(Entries shown begins)

`config.mk`:
```
export PLATFORM = sky130hd
export DESIGN_NAME = InstMem
export DESIGN_NICKNAME = InstMem
export VERILOG_FILES = /design/flow/design.v
export SDC_FILE = /design/flow/constraint.sdc
export NUM_CORES = 4
export LEC_CHECK = 1
export CORE_AREA = 10 10 70 70
export DIE_AREA = 0 0 80 80
```
`constraint.sdc`:
```
current_design InstMem

set clk_period 1.3
set clk_io_pct 0.2

create_clock -name clk0 -period $clk_period

set non_clock_inputs [all_inputs -no_clocks]
set_input_delay [expr $clk_period * $clk_io_pct] -clock clk0 $non_clock_inputs
set_output_delay [expr $clk_period * $clk_io_pct] -clock clk0 [all_outputs]
```
`design.v`:
```
`timescale 1ns / 1ps
module InstMem(input [7:0] addr, output wire [31:0] instruction);
    reg [31:0] memory [63:0];
    initial
    begin
        memory[0]   =   32'h00007033;        
        memory[1]   =   32'h00100093;        
        memory[2]   =   32'h00200113;        
        memory[3]   =   32'h00308193;        
        memory[4]   =   32'h00408213;        
        memory[5]   =   32'h00510293;        
        memory[6]   =   32'h00610313;        
        memory[7]   =   32'h00718393;        
        memory[8]   =   32'h00208433;        
        memory[9]   =   32'h404404b3;        
        memory[10]  =   32'h00317533;        
        memory[11]  =   32'h0041e5b3;        
        memory[12]  =   32'h0041a633;        
        memory[13]  =   32'h007346b3;        
        memory[14]  =   32'h4d34f713;        
        memory[15]  =   32'h8d35e793;        
        memory[16]  =   32'h4d26a813;        
        memory[17]  =   32'h4d244893;        
    end
    assign instruction = memory[addr[7:2]];
endmodule  
```
`run.sh`:
```
#!/bin/bash
# OpenROAD 26Q1-2900-gdf79404cd8, Yosys 0.63+post, stock flow scripts
make -C /OpenROAD-flow-scripts/flow DESIGN_CONFIG=/design/flow/config.mk WORK_HOME=/design/flow/orfs finish
```
==> deck_impl_summary.md <==
Physical Implementation Snapshot

Critical path
  – Critical path launch point: addr[2]
  – Max stage delay on crit path: 0.24 ns
  – Crit end category: primary output
  – Most used cell, CP: buf_6
  – Critical Path Start Type: input pin
  – Crit path DAT: 1.25 ns
  – Worst path cell trace: buf_8, buf_6, ha_4, buf_6, a31o_2, dlygate4sd2_1
  – Required time worst endpoint: 1.04 ns
  – Critical setup path kind: input pin to primary output
  – Buf/Inv on CP: 4
  – Crit-path max FO: 5
  – Family with the most delay on the worst path: buffers and inverters
  – Critical path's slowest cell: dlygate4sd2_1

Run
  – Tool warnings: 42
  – Max cap viols: 0

Final layout
  – Layout cells sized above 1: 0.661
  – Non-filler cells, final: 173
  – Finished Cell Area: roughly 0.0012 sq mm
  – Reg area: 0 sq um
  – Clock buffer count: 0
  – Area growth from synthesis to layout: 142%
  – Flop count: 0

Floorplanning
  – Pre-Place Util: 0.147
  – Io pins: 40
  – FP Rows: 21
  – Total die size: 0.00640 sq mm
  – Area of the core: ~0.0034 sq mm
  – Die x size: 80 um
  – Die Y: roughly 80 um

Place
  – Placed Area: 858 sq um
  – Placed cells: approximately 160
  – HPWL after DPL: 1460 um
  – Routability cong.: 0.773
  – Worst slack at placement: -0.972 ns
  – Number of buffers added on ports: 26

Outcome
  – Violated checks: setup timing
  – Status: finished with violations

GRT
  – Global-route wire length before repair: 3570 um
  – Vias in the first global route: between 700 and 800
  – GRT Util Overall: 0.0667
  – Largest net degree at the start of global routing: 8
  – Global route overflow: 0
  – Initial antenna violation count: 0

Pwr
  – Clock power frac: 0
  – Comb pwr share: 1.000
  – Switching Power: 0.000148 W
  – Worst vdd ir: 0.163 mV
  – Switch share: 0.404
  – Leakage power: 0.573 nW
  – Power Total: approximately 0.00037 W
  – Pint: 0.000218 W
  – Sequential share of power: 0
  – Cell Pwr Density: between 300 and 400 mW/mm^2

Final timing
  – Final setup viols: 10
  – RSZ-0062 raised after global routing: yes
  – TNS Setup: -1.13 ns
  – Final Hold Vio Count: 0
  – Worst setup margin: -0.207 ns
  – Max-slew violations: 0
  – F_max: 0.663 GHz
  – Tcrit/Tclk final: 1.16
  – Tmin final: 1.51 ns

Routing
  – Vias/cell: 3.87
  – DRT Pass-1 Iters: 4
  – WL/cell: approximately 13 um
  – # diodes: 0
  – Post-DRT Antenna Nets: 0
  – # DRC: 0
  – 1st-iter DRT viols: 18
  – Drt total wl: 2310 um
  – Vias after detailed routing: roughly 670

Synth
  – Yosys cell count: approximately 70
  – Cell Type Count: 28
  – Top cells by area: buf_4 (23%), ha_1 (15%), nor2_1 (6.8%), buf_6 (6.7%), a21oi_1 (5.0%)
  – Most common cell in the netlist: buf_4
  – Largest area contributor in the netlist: buf_4
  – Dominant cell area share: 0.225
  – Yosys synthesis chip area: 500 sq um
  – Synth warn: 1
  – Syn Area/Cell: 6.95 sq um
  – Post-synth top cells: buf_4 (15), nor2_1 (9), ha_1 (6)
  – Synth Cell Area: 500 sq um
  – Gate Count Post-Synth: 72
  – Sequential area share after synthesis: 0

Hold path
  – HP Class: input pin to primary output
  – HP Start: addr[4]

Clock network
  – Post-CTS Hold Buffers: 0
## placed cells by master (no fill, tap or decap), types with 3 or more instances in the layout
master and n:
ha_4 4, buf_6 24, conb_1 11, nand2_1 3, nor2_1 7, buf_2 11
buf_8 3, dlygate4sd2_1 4, clkdlybuf4s15_1 3, buf_4 16, a21oi_2 4
## area by class of cell
cell class                 instances  area [sq um]
multi-input combinational         58           542
fill                             335          2200
timing repair buffer              65           586
inverter                           4          27.5
tap                               46          57.6
## routing by layer
layer / part of all wire / vias to the layer above / GRT usage / wire [um]
met5: 0 / - / 0 / 0
met4: 0 / 0 / 0 / 0
met3: 0.023 / 0 / 0.00455 / 54
met2: 0.54 / 18 / 0.123 / 1240
met1: 0.44 / 320 / 0.0870 / 1010
li1: - / 331 / - / -
## cell families after synthesis
group	after synthesis	share of synthesized area
fa+ha+maj	6	0.150
mux	3	0.0625
simple gates	21	0.192
compound gates	17	0.248
other cells	2	0.0150
buf+inv	23	0.332
## path summary, 6_finish.rpt
kind	to	slack, ns	depth (start not counted)
max	instruction[18]	-0.21	6
min	instruction[31]	0.87	4
## repair_timing
item	4_1_cts	5_1_grt
resized	128	16
cloned	2	0
buffers inserted	10	7
pin swaps	18	12
setup endpoints to repair	21	17
## stage by stage
stage | hold slack, ns | util
finish | 0.872 | 0.355
global placement | 1.56 | 0.251
detailed placement | 1.55 | 0.251
global route | 0.892 | 0.355
floorplan | 0.533 | -
CTS | 0.872 | 0.332
## power groups by stage
stage | clock [W] | combinational, W | sequential, W
4_1_cts | 0 | 0.000332 | 0
6_report | 0 | 0.000366 | 0
5_1_grt | 0 | 0.000396 | 0
No activity file was given, so power comes from the tool's default toggle rates.
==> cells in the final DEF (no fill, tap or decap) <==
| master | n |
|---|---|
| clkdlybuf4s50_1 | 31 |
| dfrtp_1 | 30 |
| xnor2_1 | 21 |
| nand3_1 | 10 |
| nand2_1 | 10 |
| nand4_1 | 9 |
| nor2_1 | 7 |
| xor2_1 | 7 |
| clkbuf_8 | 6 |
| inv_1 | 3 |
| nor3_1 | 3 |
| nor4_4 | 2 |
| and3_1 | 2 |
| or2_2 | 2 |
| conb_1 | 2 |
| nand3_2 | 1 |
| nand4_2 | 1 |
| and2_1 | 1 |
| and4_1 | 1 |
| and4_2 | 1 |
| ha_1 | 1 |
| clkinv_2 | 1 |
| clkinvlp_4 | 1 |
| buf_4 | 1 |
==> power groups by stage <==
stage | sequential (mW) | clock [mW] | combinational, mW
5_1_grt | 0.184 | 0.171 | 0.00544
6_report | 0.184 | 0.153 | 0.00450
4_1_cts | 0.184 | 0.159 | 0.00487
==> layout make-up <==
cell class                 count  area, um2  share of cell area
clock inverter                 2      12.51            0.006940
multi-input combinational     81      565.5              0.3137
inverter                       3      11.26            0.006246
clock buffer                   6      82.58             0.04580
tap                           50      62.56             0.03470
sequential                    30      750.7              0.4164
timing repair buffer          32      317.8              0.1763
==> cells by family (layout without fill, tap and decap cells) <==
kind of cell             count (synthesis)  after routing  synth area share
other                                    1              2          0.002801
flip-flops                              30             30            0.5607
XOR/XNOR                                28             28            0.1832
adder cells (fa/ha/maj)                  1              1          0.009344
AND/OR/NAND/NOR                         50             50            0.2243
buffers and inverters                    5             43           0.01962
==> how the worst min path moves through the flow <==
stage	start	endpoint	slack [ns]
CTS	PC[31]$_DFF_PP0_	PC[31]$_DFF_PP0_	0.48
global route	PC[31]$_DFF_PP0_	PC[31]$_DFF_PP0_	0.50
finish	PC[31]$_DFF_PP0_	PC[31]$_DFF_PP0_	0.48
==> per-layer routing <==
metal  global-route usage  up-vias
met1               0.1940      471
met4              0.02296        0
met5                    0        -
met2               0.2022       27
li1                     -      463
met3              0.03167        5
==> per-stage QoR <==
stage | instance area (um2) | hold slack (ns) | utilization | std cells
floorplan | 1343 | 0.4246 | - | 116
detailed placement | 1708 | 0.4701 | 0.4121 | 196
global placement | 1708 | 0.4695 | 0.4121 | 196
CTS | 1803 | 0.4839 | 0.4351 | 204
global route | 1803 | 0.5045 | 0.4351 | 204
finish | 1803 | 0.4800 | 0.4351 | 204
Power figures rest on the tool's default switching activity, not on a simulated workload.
`flow/config.mk`:
```
export PLATFORM = sky130hd
export DESIGN_NAME = tree_multiplier
export DESIGN_NICKNAME = tree_multiplier
export VERILOG_FILES = /design/flow/design.v
export SDC_FILE = /design/flow/constraint.sdc
export NUM_CORES = 4
export LEC_CHECK = 1
export CORE_UTILIZATION = 40
```
`flow/constraint.sdc`:
```
current_design tree_multiplier

set clk_period 33.2
set clk_io_pct 0.2

create_clock -name clk0 -period $clk_period

set non_clock_inputs [all_inputs -no_clocks]
set_input_delay [expr $clk_period * $clk_io_pct] -clock clk0 $non_clock_inputs
set_output_delay [expr $clk_period * $clk_io_pct] -clock clk0 [all_outputs]
```
`flow/run.sh`:
```
#!/bin/bash
# OpenROAD 26Q1-2900-gdf79404cd8, Yosys 0.63+post, stock flow scripts
make -C /OpenROAD-flow-scripts/flow DESIGN_CONFIG=/design/flow/config.mk WORK_HOME=/design/flow/orfs finish
```
`flow/design.v`:
```
module tree_multiplier #(parameter W=32, parameter N=4) (
    input signed [W-1:0] a,
    input signed [W-1:0] b,
    output signed [2*W-1:0] product
);
    wire is_negative = a[W-1] ^ b[W-1];
    wire [W-1:0] a_pos = a[W-1] ? ~a + 1 : a;
    wire [W-1:0] b_pos = b[W-1] ? ~b + 1 : b;
    wire [W-1:0] partial_p [W-1:0];              
    genvar i;
    generate
        for (i = 0; i < W; i = i + 1) begin : mul_tree_partial_product_block
            assign partial_p[i] = a_pos[i] ? b_pos : {W{1'b0}};
        end
    endgenerate
    wire [2*W-1:0] sum [W-1:0];                  
    generate
        for (i = 0; i < W; i = i + 1) begin : mul_tree_sum_block
            assign sum[i] = partial_p[i] << i;
        end
    endgenerate
    reg [2*W-1:0] final_sum;
    integer j;
    always @(*) begin
        final_sum = 0;
        for (j = 0; j < W; j = j + 1) begin
            final_sum = final_sum + sum[j];
        end
    end
    assign product = is_negative ? ~final_sum + 1 : final_sum;
endmodule
```
==> qor.yml <==
outcome:
  status: "complete, no violations"
detailed_routing:
  detail_route.wirelength_mm: 114
  routed-via-count: 28500
  antenna_left: 0
  via_density_per_instance: 5.29
  avgRoutedWirePerCell_um: 21.2
  drcViolationCount: 0
  first_iter_violations: 1500
  dr.pass1.iters: 5
cells_and_area:
  postLayoutCellArea_sq_mm: 0.0386
  lay_top_count: "fa_1"
  flops: 0
  highest_count_cells_in_the_layout_ignoring_fill_and_taps: "902 x fa_1, 836 x inv_1, 833 x nand2_1"
  combGateArea_sq_mm: 0.0319
  flop_area_sq_um: 0
  area.growth.synth_to_final_pct: 9.02
  layout.filler_cells: 8679
  layout-drive-gt1-share_pct: 4.56
  clockBufferCount: 0
global_routing:
  groute.usage.overall_pct: 28.0
  grt_pass1_wl_mm: 178
  grt.overflow.total: 0
  antenna_violations_before_repair: 2
  first_global_vias: 29800
  grt_max_degree: 48
die:
  die_area_sq_mm: 0.0898
  io_pins: 128
  initial_core_util_pct: 40.6
  floorplan.rows: 108
  coreArea_sq_mm: 0.0873
  die-height_um: 300
  chipWidth_um: 300
timing:
  maxSlewHeadroom_pct: 35.6
  timing.final.crit_period_ps: 25920
  hold_fails_final_rpt: 0
  grt_setup_unrepaired: "no"
  fmaxAchievable_mhz: 38.6
  setup_viol: 0
  timing_worst_slew_pin_value_ps: 962
  slew_violations: 0
  finalSetupTns_ps: 0
  post-route-period-util_pct: 78.1
logic_synthesis:
  synthTopLogicFamily: "adder cells"
  average_footprint_of_a_synthesized_cell_sq_um: 8.47
  yosysWarnings: 1
  netlist_instances: 4185
  adder_share_pct: 60.2
  ys_cells: 4185
  sequential_to_total_area_share_from_yosys_stat_pct: 0
  syn_area_sq_mm: 0.0354
  synth.mux.area_fraction_pct: 0.145
  compound_area_share_pct: 6.51
  synthSimpleGateAreaFrac_pct: 17.2
  fraction_of_synthesized_cell_area_in_xor_and_xnor_cells_pct: 4.85
  synth_chip_area_sq_mm: 0.0354
  yosys.cell_types.count: 80
run:
  cap_viol_max_count: 0
  stage_log_warnings: 32
power_and_ir_drop:
  ir_worst_vdd_uv: 2430
  power.share.switching_pct: 58.0
  power.density_cell_area_mw_per_mm2: 927
  power_leakage_nw: 19.2
  power.net_switching_w: 0.0208
  p_int_w: 0.0151
min_path:
  worstHoldPathCells: 7
  min-delay-path-class: "in -> out"
worst_setup_path:
  crit_path_end_kind: "output pin"
  setup.worst_path.class: "in -> out"
  most_frequent_cell_on_the_critical_path: "fa_1"
  worstSetupStartpointType: "input pin"
  path_delay_family: "adder cells"
  critPathMaxFanout: 25
  buffering_stage_count_on_the_worst_path_with_inverters_included: 8
  worst_ep_required_ps: 26560
  cp_slowest_stage_delay_ps: 670
  timing.critical_path.depth: 36
  critical_path_arrival_ps: 19280
  critical_path.slowest_cell: "o41ai_1"
clocking:
  post_cts_setup_driven_buffer_insertion_count: 0
  cts_resized: 0
  postCtsHoldBufs: 0
placed_design:
  dpl.hpwl_mm: 95.7
  placement.cell_area_sq_mm: 0.0386
  gp_congestion: 0.983
  port_buffer_cells: 128
cells in the mapped netlist (all sizes together), types with 15 or more instances:
master	n	area [sq um]
nand4	27	184
a21o	16	120
a31oi	17	106
o31ai	19	143
xor2	77	674
clkbuf	191	719
nand3	17	85.1
and3	15	96.3
nand2	833	3130
nor3	31	160
nand2b	16	100
a21oi	108	541
and2	65	407
o211ai	16	120
nor4	15	130
o21ai	90	450
fa	902	18100
nor2	333	1250
xnor2	119	1040
ha	260	3250
inv	836	3140
worst paths after layout:
path              start          end  slack, ps
setup / recovery   a[4]  product[63]       7280
hold / removal    b[31]  product[12]      14540
cell type report:
cell class	instances	area share, %
antenna	2	0.0130
inverter	836	8.12
multi-input combinational	3145	82.5
tap	1155	3.74
timing repair buffer	247	5.62
logic make-up (layout without fill, tap and decap cells):
kind of cell / count (synthesis) / count (layout)
compound gates: 361 / 361
xor+xnor: 196 / 196
fa+ha+maj: 1162 / 1162
buf+inv: 1040 / 1083
mux: 5 / 5
other cells: 0 / 2
simple gates: 1421 / 1421
metal layers:
metal / global-route usage [%] / wire [um] / vias up
li1: - / - / 12700
met1: 38.8 / 44100 / 14400
met2: 42.0 / 52700 / 1200
met3: 12.1 / 13300 / 175
met4: 7.24 / 3990 / 0
met5: 0 / 0 / -
power groups by stage:
stage / Clock (W) / Combinational, W / Sequential (W)
after CTS: 0 / 0.0358 / 0
after global routing: 0 / 0.0389 / 0
per-stage QoR:
stage,utilization (%),power (W),hold slack [ps],cells,setup slack [ps]
finish,44.2,0.0358,14540,5385,7280
global route,44.2,0.0389,14620,5383,6530
CTS,44.2,0.0358,14560,5383,7130
detailed placement,44.2,0.0355,14560,5383,7170
global placement,44.2,0.0357,14560,5383,7400
floorplan,-,0.0218,13390,4185,9880
Power and IR drop assume default switching activity.
## /design/flow/run.sh

```bash
#!/bin/bash
# OpenROAD 26Q1-2900-gdf79404cd8, Yosys 0.63+post, stock flow scripts
make -C /OpenROAD-flow-scripts/flow DESIGN_CONFIG=/design/flow/config.mk WORK_HOME=/design/flow/orfs finish
```

## /design/flow/constraint.sdc

```tcl
current_design multiplier_tree

set clk_period 33.2
set clk_io_pct 0.2

create_clock -name clk0 -period $clk_period

set non_clock_inputs [all_inputs -no_clocks]
set_input_delay [expr $clk_period * $clk_io_pct] -clock clk0 $non_clock_inputs
set_output_delay [expr $clk_period * $clk_io_pct] -clock clk0 [all_outputs]
```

(Entries shown ends)

* [Your assignment]:
When you reach the line in the material above that holds "in the final", begin reproducing lines exactly, and stop after the line that holds "stage | sequential".

* [Response below]:
==> cells in the final DEF (no fill, tap or decap) <==
| master | n |
|---|---|
| clkdlybuf4s50_1 | 31 |
| dfrtp_1 | 30 |
| xnor2_1 | 21 |
| nand3_1 | 10 |
| nand2_1 | 10 |
| nand4_1 | 9 |
| nor2_1 | 7 |
| xor2_1 | 7 |
| clkbuf_8 | 6 |
| inv_1 | 3 |
| nor3_1 | 3 |
| nor4_4 | 2 |
| and3_1 | 2 |
| or2_2 | 2 |
| conb_1 | 2 |
| nand3_2 | 1 |
| nand4_2 | 1 |
| and2_1 | 1 |
| and4_1 | 1 |
| and4_2 | 1 |
| ha_1 | 1 |
| clkinv_2 | 1 |
| clkinvlp_4 | 1 |
| buf_4 | 1 |
==> power groups by stage <==
stage | sequential (mW) | clock [mW] | combinational, mW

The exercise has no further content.